[antlr-interest] [C runtime] don't compare pointer for negative return values !
Gavin Lambert
antlr at mirality.co.nz
Fri Aug 24 05:22:13 PDT 2007
At 23:26 24/08/2007, Holger Schurig wrote:
>Second: the return value for antlr3AsciiFileStreamNew() is a
>pointer. Comparing this for < 0 is nonsense again, because the
>c-runtime could as well give you back 0xD00C0020 as address for
>this pointer. This, seen as a signed value, would be smaller
>than zero. Yet the object has been successfully created.
This one annoyed me a bit too. The workaround I tend to use is to
define this at the top of my program:
#define ANTLR_FAILED(x) ((int)(x) < 0 && (int)(x) > -100)

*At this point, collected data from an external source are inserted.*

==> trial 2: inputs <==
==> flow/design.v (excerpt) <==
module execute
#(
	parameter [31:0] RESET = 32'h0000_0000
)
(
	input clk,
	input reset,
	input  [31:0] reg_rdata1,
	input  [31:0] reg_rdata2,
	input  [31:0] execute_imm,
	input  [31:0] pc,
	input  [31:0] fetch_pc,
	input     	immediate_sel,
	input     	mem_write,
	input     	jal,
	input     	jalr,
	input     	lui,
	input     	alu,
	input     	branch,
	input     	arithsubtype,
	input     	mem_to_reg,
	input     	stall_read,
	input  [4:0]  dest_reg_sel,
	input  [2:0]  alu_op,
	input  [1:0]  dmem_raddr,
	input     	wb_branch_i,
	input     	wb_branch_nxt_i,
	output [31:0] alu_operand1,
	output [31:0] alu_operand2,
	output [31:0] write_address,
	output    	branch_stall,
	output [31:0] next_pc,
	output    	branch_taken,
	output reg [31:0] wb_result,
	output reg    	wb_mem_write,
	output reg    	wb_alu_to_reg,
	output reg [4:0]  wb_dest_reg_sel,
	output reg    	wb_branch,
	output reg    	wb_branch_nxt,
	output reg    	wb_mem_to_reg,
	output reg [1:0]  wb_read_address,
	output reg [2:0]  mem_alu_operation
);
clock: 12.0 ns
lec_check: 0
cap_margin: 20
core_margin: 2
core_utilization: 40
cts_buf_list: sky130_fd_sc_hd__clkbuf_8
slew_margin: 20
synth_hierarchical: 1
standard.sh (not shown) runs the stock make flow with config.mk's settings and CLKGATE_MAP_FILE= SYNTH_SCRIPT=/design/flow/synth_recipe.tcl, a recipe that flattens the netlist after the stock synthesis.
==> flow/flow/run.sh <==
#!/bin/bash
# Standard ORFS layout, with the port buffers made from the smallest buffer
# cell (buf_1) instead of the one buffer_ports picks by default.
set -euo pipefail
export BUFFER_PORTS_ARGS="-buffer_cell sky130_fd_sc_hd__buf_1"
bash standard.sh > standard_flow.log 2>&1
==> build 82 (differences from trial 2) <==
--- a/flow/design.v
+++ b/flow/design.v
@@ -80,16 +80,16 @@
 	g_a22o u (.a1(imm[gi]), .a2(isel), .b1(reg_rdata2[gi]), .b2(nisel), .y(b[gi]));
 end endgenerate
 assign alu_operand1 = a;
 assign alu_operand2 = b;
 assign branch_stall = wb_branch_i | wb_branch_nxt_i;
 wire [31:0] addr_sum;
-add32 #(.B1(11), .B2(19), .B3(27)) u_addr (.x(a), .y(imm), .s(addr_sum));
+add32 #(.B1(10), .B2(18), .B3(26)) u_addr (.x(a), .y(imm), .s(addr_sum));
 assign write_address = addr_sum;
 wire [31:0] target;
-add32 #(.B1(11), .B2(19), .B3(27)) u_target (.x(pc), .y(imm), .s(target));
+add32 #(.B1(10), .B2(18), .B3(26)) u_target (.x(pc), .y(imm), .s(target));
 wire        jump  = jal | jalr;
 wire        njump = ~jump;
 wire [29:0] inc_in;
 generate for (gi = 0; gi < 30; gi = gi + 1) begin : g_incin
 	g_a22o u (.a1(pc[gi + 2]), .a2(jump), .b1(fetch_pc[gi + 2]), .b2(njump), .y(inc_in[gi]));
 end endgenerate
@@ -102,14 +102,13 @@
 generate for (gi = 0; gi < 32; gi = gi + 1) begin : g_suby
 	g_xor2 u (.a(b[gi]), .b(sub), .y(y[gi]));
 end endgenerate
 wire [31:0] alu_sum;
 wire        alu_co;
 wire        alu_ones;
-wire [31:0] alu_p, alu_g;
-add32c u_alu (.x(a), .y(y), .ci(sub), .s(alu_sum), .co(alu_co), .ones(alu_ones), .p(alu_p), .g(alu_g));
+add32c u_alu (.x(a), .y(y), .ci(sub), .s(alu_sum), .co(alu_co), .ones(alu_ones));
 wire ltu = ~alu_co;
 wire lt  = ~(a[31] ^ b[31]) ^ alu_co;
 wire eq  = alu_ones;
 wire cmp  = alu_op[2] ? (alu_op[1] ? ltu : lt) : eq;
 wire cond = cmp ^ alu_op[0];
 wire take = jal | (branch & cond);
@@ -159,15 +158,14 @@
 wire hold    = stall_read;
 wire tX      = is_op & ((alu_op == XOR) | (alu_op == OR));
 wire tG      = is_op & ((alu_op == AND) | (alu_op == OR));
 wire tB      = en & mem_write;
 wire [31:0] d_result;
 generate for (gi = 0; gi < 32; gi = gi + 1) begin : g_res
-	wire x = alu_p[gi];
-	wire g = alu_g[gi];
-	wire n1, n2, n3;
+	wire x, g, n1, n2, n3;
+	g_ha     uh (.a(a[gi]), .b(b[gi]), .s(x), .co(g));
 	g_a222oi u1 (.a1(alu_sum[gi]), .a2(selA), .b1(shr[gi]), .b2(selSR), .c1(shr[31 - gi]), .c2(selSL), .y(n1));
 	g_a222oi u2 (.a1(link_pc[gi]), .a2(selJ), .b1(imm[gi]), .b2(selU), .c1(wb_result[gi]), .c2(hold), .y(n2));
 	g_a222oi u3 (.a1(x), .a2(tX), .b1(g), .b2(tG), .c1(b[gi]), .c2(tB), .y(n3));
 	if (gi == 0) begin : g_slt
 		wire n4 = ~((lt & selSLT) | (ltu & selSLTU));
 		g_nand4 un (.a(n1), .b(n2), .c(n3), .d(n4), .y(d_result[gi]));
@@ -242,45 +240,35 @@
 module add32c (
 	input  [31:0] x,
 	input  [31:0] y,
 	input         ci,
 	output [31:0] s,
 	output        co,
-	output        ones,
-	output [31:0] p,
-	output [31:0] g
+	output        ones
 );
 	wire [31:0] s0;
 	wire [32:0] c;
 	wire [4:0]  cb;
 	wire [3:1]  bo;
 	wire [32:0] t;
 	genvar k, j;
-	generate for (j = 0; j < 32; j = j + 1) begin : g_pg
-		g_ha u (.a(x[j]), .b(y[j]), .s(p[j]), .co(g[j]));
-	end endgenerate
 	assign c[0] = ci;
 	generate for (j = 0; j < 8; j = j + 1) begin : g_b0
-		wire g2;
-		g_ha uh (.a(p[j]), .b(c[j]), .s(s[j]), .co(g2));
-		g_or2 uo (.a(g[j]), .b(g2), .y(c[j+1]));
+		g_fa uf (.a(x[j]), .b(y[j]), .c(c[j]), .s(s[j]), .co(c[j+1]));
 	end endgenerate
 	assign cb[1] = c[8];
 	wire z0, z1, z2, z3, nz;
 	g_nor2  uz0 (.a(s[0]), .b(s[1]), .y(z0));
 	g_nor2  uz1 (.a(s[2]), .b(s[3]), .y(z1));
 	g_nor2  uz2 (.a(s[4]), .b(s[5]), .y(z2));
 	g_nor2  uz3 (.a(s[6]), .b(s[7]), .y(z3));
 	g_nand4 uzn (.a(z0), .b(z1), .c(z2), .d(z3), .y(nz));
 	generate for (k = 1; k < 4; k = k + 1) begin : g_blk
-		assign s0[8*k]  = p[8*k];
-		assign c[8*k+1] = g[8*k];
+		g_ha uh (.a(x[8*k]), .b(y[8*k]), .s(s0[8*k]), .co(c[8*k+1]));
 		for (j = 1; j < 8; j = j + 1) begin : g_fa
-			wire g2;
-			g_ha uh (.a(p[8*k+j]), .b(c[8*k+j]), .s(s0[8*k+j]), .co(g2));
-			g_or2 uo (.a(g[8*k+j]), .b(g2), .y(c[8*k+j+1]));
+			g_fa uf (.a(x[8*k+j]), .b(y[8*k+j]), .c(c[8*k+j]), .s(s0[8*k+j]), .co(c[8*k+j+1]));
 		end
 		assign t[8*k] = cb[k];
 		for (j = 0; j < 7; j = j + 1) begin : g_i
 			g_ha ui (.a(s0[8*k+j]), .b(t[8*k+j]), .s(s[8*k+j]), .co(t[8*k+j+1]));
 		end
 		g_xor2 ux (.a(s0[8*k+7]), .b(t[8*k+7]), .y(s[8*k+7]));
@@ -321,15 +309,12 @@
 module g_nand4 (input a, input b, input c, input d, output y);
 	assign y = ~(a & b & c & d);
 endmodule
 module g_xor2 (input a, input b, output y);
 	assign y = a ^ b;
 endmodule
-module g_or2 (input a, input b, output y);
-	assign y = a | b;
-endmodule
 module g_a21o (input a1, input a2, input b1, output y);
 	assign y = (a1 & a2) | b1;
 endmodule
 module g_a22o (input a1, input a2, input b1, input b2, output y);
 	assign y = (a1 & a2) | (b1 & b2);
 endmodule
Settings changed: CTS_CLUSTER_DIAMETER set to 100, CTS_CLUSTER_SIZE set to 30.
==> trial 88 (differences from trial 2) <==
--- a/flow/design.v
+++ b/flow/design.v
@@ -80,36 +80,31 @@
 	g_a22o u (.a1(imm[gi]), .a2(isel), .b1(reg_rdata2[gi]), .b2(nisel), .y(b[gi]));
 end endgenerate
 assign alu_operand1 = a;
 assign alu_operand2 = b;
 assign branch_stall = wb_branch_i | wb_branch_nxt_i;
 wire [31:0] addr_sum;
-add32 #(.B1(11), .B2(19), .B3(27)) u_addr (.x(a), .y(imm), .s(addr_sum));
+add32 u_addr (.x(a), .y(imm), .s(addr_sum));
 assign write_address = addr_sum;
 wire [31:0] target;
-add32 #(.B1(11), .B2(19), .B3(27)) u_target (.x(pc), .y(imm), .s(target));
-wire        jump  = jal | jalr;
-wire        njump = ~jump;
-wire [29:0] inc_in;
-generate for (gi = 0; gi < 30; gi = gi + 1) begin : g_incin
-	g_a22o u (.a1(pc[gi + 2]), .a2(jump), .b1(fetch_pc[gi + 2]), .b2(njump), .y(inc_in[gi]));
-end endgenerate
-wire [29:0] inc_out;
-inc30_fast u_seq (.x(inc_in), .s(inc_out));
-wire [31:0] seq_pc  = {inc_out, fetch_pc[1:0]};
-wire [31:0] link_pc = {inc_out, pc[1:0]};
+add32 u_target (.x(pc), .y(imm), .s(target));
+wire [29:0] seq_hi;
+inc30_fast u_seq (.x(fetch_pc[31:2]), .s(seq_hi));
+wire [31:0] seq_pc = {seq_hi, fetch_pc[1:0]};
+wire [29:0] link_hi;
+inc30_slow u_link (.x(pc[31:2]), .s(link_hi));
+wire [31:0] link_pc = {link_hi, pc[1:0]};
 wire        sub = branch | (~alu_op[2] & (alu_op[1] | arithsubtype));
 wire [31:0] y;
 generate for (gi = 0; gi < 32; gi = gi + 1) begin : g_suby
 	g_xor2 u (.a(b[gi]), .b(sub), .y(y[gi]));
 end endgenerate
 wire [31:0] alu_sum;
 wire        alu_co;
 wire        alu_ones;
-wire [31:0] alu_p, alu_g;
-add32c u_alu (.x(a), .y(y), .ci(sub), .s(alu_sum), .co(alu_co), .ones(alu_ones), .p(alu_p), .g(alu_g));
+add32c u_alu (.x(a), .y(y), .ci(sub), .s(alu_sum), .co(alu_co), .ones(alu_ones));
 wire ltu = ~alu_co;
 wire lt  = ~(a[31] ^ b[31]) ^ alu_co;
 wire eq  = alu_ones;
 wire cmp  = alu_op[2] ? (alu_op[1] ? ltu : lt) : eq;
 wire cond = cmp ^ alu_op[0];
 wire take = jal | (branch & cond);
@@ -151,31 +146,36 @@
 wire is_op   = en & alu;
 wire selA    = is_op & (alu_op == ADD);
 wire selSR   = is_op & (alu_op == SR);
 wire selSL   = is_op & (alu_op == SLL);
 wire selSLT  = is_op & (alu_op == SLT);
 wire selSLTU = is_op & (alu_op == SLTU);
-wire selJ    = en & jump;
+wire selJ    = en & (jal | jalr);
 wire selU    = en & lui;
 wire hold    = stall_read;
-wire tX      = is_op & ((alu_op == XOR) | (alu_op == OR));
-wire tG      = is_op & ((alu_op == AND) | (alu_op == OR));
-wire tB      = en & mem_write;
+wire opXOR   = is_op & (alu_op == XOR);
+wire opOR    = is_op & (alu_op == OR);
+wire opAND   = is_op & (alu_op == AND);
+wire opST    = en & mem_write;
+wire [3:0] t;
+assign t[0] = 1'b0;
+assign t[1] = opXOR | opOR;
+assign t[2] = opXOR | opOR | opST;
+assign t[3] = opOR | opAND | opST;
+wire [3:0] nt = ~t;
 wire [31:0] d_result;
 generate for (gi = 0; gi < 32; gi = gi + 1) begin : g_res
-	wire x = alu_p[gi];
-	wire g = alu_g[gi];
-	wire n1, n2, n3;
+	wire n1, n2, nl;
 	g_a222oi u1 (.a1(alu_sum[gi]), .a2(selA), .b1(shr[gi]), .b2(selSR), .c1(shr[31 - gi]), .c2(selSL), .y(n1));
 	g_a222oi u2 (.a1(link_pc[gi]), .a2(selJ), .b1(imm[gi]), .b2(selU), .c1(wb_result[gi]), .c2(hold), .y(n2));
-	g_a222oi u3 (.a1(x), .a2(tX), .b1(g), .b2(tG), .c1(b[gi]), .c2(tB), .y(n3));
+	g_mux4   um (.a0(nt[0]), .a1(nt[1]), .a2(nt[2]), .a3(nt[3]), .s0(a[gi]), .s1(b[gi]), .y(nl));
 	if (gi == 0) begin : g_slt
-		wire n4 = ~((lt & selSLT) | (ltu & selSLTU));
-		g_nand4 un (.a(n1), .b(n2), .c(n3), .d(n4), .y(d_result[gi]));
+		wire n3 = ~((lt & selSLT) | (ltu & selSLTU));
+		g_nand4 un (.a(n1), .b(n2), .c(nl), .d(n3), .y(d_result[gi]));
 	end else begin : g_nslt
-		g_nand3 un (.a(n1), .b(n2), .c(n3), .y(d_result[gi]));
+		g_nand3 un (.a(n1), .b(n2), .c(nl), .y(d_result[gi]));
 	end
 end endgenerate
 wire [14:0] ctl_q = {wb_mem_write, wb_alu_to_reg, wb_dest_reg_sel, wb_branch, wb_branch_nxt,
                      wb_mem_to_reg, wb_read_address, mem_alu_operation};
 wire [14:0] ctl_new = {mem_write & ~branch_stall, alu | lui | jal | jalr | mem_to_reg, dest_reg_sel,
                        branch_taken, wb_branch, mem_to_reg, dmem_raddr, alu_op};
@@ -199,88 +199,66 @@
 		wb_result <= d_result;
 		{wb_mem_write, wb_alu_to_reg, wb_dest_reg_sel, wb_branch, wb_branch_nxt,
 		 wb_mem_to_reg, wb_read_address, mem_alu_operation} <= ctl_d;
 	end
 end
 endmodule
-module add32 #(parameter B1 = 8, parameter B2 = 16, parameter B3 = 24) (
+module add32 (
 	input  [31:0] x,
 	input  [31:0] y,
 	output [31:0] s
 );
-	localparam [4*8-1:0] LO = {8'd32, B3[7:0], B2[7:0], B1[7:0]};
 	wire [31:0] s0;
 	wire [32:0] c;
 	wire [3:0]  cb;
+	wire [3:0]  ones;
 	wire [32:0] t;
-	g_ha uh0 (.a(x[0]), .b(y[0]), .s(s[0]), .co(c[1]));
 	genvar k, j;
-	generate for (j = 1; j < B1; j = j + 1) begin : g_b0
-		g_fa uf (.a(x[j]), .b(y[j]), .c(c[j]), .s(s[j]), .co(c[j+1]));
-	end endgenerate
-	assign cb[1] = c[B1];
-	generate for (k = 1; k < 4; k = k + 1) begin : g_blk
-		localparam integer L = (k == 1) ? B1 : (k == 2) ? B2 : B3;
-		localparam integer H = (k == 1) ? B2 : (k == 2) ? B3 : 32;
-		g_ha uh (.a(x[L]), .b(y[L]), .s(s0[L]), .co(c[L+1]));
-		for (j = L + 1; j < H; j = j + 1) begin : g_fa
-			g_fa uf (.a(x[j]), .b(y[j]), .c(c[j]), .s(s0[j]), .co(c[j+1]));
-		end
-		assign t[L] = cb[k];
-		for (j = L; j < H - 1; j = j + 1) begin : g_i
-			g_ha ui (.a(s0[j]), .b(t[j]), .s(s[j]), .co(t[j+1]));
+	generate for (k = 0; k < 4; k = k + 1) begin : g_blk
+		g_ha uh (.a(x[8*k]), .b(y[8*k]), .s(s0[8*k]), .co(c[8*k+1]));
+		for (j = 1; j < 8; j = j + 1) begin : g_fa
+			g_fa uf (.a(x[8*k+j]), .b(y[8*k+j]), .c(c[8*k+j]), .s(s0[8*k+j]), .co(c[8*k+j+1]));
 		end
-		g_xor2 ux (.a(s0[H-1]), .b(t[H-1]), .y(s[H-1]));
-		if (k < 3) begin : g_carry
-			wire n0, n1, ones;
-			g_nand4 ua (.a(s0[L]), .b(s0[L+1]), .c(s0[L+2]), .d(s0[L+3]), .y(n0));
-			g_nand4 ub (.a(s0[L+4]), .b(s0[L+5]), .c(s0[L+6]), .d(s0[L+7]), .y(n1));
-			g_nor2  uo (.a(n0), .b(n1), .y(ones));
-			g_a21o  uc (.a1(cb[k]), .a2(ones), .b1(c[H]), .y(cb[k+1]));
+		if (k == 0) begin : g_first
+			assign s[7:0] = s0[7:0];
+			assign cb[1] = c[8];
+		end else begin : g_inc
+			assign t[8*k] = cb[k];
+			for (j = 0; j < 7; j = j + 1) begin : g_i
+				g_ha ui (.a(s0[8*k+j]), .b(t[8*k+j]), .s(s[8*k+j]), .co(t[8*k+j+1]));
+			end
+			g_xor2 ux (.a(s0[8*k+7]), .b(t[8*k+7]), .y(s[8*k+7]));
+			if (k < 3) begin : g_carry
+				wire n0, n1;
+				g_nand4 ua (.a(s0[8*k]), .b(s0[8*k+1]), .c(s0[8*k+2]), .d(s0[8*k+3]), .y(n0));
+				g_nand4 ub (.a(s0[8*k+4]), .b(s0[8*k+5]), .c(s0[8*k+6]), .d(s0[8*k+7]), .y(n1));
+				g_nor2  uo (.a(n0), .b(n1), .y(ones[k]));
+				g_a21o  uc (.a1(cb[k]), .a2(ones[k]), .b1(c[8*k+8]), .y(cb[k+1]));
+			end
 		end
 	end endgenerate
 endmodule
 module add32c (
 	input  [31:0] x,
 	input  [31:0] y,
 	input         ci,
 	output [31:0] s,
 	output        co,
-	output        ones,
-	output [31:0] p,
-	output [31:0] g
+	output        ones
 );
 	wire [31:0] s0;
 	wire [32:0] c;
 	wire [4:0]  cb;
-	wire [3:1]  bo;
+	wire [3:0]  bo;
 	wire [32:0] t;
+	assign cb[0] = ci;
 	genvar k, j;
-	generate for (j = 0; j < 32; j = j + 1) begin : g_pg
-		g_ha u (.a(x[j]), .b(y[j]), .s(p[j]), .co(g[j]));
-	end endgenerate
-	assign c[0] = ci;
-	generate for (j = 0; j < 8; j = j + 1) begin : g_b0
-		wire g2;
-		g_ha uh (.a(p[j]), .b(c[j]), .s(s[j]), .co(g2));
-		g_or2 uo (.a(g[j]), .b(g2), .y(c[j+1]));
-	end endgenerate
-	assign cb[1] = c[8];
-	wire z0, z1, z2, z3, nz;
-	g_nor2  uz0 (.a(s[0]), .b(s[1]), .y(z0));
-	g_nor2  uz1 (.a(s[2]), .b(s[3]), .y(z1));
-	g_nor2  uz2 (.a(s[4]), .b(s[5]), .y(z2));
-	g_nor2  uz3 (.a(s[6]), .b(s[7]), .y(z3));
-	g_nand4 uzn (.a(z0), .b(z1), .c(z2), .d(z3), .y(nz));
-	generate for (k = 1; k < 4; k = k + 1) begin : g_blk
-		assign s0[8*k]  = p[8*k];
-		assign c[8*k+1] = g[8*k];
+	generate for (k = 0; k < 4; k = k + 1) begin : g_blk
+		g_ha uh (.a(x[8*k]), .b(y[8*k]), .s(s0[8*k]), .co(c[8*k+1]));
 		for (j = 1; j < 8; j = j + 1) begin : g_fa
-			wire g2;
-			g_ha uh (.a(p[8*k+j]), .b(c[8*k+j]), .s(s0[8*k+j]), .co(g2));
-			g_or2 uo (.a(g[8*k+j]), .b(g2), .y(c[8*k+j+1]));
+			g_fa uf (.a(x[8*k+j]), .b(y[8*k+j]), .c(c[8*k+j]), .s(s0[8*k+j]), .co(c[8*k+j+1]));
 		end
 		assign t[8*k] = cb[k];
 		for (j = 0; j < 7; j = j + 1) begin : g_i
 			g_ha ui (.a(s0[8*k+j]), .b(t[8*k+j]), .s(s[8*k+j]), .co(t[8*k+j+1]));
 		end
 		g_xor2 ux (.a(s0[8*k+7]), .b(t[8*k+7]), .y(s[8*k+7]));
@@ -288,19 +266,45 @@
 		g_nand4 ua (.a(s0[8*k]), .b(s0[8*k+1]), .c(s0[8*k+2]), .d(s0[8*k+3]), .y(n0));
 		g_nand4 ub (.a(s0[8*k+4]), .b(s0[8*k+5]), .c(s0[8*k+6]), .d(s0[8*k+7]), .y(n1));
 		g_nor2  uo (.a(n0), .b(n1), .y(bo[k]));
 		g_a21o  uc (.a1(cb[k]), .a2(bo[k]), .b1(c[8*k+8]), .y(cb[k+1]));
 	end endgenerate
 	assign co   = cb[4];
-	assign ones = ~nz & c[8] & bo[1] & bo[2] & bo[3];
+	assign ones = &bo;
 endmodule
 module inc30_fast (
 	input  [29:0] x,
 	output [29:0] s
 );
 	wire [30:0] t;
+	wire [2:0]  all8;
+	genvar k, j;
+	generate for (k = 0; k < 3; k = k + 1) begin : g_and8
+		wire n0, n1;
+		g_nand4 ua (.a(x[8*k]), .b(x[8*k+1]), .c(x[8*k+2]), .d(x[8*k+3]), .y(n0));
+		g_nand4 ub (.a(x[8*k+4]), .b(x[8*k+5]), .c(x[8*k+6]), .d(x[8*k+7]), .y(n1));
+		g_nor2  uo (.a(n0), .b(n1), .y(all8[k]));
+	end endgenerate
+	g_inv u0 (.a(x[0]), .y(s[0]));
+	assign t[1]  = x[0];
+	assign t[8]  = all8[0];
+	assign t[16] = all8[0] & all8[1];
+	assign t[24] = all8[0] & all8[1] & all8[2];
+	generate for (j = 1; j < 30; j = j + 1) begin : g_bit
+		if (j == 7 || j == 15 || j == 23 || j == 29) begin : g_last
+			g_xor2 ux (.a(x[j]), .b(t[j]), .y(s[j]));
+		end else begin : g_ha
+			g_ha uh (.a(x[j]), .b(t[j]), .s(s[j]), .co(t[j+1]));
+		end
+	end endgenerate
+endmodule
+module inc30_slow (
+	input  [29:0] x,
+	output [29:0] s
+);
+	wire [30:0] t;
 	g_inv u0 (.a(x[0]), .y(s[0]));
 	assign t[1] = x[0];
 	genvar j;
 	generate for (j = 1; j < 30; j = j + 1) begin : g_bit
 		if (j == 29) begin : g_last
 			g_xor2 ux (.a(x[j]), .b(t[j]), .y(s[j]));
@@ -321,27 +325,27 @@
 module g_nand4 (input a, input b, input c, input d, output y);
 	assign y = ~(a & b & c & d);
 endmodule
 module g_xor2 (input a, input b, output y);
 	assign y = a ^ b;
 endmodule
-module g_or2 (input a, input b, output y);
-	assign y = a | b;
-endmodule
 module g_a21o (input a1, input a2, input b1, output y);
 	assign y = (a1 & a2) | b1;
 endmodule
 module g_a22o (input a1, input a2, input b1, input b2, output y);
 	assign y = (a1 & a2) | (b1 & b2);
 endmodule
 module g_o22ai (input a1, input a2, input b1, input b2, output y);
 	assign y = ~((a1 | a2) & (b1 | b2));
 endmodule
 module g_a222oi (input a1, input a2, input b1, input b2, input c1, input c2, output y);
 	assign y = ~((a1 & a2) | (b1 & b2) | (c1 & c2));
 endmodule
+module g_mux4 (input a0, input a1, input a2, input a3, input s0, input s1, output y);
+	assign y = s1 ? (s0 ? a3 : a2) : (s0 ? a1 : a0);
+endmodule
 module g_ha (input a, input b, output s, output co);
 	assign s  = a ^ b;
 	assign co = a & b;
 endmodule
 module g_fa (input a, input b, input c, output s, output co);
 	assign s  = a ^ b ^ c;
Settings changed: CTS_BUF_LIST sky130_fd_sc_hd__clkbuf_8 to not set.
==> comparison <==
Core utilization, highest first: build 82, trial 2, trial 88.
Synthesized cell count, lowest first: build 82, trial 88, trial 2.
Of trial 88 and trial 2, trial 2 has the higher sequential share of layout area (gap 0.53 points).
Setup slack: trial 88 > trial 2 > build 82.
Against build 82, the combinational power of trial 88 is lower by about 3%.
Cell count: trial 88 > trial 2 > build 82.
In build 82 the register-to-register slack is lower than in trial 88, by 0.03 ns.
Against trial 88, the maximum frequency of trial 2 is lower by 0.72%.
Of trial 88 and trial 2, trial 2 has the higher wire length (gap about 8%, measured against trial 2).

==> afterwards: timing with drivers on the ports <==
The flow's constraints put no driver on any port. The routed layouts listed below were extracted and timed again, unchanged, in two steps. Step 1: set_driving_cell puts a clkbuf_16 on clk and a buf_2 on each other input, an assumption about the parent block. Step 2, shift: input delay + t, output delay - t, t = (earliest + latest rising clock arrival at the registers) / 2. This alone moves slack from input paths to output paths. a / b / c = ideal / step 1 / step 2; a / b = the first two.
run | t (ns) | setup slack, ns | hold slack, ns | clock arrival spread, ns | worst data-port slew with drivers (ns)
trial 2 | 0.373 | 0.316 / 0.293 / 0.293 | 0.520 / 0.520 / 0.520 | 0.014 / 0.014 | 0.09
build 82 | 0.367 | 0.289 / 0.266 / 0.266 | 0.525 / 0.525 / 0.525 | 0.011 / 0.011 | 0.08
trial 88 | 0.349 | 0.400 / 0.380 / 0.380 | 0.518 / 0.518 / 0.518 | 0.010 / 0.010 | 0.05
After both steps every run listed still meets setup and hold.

This is a bit crude, but permits up to 100 different error levels
(arbitrarily chosen number) while reducing the possibility of
collision with a real pointer value. (The chances of getting a
pointer at 0xFFFFFFxx are vanishingly small.)
Make sure you only pass it a pointer variable, though -- don't
wrap it around a function call directly or it'll end up invoking
the function twice. (gcc provides a syntax that can be used to
avoid this effect, but sadly it's not portable.)
I tend to agree with you, though. The normal behaviour for
anything that returns a pointer should be to return NULL on
failure, with (if necessary) a call to an additional function if
you really care about the error code involved. Or an output
parameter, though those are a bit ugly too.